**Assigned task:**
Pick every line from the data that holds the word "type".

····················

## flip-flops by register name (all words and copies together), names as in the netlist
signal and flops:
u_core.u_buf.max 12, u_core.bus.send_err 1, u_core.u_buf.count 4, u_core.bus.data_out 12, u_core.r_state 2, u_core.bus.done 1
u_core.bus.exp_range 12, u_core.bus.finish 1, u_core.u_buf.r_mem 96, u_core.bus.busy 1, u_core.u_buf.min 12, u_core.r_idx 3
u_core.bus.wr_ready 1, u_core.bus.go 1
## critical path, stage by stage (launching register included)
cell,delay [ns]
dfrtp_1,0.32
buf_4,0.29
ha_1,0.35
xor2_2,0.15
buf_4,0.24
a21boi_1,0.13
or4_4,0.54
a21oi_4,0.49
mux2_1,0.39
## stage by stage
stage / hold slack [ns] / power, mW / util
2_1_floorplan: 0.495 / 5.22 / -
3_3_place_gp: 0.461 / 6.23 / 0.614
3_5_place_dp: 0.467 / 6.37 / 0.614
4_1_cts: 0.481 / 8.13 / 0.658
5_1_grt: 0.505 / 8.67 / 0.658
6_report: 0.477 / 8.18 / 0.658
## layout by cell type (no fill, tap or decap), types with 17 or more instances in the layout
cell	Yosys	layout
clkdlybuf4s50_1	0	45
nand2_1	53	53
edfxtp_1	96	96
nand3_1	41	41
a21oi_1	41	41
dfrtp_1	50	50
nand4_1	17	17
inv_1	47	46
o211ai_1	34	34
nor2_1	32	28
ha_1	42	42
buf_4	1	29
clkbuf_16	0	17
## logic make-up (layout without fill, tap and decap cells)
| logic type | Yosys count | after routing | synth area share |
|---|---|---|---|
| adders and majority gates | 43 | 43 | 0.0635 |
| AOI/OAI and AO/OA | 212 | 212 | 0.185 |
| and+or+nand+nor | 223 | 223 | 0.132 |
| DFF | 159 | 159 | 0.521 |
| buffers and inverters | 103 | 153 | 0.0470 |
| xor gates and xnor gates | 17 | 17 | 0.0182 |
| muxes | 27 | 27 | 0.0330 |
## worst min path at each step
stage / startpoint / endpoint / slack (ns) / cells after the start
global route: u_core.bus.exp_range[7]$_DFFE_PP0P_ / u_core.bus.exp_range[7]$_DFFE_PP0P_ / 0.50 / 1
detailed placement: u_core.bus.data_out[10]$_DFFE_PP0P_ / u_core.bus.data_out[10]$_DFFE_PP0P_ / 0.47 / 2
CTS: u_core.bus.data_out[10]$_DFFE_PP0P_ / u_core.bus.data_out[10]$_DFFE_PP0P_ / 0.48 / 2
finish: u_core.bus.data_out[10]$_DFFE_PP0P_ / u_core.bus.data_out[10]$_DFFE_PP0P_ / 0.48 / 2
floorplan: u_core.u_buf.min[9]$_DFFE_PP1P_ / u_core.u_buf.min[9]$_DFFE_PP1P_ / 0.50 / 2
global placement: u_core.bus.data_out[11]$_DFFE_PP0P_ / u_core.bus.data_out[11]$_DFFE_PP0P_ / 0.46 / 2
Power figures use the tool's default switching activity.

····················

**Solution for this exercise:**
## layout by cell type (no fill, tap or decap), types with 17 or more instances in the layout
| logic type | Yosys count | after routing | synth area share |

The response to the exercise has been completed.